Collected data entries
================

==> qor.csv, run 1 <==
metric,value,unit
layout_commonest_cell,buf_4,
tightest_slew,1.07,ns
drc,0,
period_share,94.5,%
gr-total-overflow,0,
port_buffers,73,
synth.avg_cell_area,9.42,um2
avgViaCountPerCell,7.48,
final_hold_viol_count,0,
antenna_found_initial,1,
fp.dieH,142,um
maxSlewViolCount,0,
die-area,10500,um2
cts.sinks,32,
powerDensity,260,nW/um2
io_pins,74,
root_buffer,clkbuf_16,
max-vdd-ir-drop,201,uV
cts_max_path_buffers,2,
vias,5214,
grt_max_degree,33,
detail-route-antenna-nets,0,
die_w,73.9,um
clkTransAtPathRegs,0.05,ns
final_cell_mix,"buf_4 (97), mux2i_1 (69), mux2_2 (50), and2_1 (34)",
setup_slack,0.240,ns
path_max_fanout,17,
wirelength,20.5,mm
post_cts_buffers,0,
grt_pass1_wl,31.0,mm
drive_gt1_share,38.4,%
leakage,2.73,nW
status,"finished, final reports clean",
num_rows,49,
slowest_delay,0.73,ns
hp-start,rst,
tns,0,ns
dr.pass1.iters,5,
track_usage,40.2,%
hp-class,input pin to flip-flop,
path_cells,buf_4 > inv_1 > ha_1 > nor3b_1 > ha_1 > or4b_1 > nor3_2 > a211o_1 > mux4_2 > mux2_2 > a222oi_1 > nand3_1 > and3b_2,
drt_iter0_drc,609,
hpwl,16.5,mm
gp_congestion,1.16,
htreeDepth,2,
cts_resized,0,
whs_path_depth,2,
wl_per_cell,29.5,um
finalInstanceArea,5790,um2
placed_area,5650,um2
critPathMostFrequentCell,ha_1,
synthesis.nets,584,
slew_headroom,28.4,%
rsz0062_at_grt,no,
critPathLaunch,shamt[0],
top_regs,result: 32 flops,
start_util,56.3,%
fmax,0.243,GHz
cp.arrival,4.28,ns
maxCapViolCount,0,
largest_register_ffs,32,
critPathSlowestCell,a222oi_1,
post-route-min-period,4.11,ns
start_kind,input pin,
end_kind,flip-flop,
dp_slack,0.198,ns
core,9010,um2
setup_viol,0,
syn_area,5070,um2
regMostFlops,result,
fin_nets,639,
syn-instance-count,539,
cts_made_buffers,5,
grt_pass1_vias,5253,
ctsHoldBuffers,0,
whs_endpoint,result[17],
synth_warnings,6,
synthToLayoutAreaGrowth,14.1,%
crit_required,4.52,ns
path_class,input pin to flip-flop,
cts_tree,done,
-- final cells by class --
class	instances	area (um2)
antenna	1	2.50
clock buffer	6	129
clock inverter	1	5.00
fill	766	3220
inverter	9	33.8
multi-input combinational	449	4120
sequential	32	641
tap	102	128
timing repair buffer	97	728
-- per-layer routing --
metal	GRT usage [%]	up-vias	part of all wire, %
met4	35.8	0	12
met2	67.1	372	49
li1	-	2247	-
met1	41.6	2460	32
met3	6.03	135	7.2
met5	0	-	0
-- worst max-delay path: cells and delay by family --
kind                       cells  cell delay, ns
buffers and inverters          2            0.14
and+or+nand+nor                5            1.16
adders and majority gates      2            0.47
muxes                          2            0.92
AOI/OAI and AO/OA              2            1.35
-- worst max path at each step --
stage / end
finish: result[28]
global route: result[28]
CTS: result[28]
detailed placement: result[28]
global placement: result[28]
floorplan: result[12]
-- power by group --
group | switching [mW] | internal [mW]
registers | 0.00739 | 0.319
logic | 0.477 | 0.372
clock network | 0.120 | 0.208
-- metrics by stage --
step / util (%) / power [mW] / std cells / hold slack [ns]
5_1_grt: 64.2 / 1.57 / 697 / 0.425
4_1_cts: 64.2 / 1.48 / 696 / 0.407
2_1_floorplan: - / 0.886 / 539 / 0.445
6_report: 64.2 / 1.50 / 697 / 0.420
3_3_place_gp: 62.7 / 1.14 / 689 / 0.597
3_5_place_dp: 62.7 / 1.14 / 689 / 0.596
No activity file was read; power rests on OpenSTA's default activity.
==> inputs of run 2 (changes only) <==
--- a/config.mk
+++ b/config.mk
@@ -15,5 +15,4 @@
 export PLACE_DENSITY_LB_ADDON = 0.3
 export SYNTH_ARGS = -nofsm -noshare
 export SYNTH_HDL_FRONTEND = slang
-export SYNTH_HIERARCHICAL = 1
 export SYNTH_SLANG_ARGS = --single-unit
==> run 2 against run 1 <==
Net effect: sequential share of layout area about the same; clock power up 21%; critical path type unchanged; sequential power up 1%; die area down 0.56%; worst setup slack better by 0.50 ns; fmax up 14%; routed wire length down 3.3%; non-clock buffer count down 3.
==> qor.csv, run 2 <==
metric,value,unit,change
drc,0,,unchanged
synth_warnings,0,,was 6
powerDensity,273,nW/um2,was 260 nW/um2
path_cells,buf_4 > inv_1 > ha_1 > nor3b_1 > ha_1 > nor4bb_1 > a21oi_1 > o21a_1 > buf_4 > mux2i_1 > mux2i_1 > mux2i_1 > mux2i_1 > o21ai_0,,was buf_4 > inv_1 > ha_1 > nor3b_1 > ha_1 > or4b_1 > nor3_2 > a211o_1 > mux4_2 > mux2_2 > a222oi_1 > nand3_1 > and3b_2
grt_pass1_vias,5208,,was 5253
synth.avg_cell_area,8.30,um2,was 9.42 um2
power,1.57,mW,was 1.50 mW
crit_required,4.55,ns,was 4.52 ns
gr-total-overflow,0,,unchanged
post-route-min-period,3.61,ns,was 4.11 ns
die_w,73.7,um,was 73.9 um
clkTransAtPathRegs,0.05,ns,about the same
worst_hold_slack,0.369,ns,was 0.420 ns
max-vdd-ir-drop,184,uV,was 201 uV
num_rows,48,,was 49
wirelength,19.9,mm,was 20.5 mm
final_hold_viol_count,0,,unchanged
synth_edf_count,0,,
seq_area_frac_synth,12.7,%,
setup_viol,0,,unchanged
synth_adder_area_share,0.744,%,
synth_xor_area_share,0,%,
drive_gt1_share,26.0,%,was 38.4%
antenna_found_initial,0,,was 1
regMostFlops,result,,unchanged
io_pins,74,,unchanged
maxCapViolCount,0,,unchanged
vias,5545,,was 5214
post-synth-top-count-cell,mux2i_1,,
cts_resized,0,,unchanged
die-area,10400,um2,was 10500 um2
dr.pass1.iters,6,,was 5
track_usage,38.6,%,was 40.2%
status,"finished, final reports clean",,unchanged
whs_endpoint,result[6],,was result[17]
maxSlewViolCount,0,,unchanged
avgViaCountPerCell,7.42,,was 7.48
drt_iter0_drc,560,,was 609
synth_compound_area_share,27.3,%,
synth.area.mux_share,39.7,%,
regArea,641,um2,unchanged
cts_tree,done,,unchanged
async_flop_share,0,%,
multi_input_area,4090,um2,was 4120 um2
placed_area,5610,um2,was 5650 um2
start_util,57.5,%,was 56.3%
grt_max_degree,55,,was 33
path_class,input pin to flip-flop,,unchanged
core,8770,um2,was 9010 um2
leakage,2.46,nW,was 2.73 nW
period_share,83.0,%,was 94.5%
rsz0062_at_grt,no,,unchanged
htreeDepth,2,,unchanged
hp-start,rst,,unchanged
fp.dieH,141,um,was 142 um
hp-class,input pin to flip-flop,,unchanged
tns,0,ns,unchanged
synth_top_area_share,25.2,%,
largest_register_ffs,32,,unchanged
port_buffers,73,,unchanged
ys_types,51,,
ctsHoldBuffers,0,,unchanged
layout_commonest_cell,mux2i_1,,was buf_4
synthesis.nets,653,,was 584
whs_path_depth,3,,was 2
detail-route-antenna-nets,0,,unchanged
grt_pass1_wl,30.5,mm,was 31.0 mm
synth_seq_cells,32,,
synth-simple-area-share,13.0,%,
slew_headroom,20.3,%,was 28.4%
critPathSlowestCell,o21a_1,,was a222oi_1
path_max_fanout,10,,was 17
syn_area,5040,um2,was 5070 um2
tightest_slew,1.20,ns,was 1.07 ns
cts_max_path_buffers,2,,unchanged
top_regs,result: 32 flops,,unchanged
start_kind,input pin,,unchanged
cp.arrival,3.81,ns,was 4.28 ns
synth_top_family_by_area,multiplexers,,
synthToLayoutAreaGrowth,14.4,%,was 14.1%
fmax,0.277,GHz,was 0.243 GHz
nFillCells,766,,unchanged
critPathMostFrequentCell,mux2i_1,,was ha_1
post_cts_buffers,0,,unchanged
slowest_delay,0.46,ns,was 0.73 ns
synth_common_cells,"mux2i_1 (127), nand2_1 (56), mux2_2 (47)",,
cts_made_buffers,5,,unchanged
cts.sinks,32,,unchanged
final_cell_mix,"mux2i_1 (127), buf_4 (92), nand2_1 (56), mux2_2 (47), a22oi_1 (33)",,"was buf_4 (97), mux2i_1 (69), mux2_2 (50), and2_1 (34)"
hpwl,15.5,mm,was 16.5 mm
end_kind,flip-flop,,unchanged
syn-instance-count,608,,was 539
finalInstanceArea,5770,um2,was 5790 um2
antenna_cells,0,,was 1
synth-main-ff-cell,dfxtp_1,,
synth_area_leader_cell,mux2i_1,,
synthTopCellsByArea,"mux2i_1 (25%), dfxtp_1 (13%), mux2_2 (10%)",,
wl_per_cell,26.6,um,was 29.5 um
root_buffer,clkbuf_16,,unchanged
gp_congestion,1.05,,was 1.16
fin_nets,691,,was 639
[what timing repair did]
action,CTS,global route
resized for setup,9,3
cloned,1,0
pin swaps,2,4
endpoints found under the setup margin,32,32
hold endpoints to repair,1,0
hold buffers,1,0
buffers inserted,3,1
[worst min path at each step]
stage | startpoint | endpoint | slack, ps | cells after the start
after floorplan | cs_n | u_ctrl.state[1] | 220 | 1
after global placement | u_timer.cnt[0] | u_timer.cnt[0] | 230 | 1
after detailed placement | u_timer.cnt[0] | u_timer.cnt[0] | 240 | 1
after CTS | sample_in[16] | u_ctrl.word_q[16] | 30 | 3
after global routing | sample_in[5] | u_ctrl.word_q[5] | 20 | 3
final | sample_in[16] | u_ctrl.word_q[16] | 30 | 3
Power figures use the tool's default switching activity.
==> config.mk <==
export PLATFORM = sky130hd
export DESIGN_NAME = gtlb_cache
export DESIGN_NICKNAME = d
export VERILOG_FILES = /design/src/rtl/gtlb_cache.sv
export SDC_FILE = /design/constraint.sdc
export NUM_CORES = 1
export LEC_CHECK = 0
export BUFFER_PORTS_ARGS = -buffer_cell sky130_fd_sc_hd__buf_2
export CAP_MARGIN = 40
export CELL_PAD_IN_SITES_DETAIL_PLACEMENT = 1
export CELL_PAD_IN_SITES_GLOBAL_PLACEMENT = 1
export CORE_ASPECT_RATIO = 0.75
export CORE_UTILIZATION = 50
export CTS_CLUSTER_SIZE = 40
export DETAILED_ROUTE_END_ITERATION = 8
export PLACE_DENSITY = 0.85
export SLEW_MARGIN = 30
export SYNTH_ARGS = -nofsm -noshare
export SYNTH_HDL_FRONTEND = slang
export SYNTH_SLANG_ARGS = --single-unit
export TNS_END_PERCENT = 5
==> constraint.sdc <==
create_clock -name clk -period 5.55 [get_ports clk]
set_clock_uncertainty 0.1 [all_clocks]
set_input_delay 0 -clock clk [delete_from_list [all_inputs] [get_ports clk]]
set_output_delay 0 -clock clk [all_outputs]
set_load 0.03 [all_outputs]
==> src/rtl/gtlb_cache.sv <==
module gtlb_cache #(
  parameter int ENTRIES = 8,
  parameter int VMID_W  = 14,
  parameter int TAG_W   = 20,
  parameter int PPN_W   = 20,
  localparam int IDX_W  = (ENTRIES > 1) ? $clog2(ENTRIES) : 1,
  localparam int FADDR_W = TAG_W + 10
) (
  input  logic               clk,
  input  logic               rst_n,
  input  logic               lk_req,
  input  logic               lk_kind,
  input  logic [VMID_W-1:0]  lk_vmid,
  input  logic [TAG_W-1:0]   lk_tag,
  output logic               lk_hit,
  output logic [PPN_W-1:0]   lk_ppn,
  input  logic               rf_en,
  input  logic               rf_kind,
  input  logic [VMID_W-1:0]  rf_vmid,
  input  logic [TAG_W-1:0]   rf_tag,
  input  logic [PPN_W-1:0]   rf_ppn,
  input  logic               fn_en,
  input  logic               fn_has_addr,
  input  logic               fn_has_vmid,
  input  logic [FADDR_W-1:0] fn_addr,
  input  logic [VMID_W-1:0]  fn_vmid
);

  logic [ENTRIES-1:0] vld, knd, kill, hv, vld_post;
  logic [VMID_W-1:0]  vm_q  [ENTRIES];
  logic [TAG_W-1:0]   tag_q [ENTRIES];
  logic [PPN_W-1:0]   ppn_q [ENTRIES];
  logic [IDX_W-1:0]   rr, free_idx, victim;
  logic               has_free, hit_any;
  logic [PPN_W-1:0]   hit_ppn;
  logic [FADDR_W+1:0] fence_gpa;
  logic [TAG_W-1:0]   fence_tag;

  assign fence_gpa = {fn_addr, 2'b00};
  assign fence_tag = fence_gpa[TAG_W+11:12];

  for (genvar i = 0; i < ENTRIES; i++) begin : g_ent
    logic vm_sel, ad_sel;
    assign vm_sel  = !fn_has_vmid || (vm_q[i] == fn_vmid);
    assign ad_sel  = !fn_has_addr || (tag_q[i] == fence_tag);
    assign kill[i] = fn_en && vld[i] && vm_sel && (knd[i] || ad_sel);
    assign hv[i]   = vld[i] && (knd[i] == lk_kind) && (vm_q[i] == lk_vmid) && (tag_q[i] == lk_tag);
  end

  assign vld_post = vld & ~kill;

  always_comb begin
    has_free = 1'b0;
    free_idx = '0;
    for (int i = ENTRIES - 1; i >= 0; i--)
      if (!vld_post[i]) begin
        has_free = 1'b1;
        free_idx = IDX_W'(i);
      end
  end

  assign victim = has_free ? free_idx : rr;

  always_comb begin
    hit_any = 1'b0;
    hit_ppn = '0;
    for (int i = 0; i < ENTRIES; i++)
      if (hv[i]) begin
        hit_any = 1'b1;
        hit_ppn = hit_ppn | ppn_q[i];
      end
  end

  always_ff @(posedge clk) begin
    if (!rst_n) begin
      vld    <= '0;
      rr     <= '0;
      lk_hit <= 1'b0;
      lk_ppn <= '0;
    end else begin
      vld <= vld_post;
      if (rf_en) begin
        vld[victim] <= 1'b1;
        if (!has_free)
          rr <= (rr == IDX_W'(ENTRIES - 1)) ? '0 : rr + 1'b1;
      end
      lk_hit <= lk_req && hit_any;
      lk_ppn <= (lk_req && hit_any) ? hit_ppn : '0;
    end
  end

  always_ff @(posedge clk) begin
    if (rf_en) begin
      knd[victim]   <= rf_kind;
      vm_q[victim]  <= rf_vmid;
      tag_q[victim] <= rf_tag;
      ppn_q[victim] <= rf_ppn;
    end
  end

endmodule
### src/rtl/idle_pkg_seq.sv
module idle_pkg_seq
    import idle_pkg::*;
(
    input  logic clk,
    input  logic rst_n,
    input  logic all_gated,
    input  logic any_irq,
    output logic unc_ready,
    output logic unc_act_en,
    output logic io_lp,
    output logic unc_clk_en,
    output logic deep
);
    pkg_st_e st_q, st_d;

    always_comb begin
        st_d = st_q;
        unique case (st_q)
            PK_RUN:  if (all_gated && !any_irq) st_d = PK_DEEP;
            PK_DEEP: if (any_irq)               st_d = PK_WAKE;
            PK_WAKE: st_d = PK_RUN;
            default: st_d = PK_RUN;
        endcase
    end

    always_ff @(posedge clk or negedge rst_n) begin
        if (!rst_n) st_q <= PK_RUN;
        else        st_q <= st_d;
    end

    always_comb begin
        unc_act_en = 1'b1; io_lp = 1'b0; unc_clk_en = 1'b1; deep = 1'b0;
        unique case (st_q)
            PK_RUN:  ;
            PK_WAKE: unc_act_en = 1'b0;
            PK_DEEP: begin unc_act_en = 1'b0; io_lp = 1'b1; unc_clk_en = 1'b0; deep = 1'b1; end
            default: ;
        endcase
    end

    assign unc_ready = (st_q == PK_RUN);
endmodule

================

→ **Work order**
Your answer should consist of each line of the data above in which the word "finalInstanceArea" occurs.

→ **The completed task**
finalInstanceArea,5790,um2
finalInstanceArea,5770,um2,was 5790 um2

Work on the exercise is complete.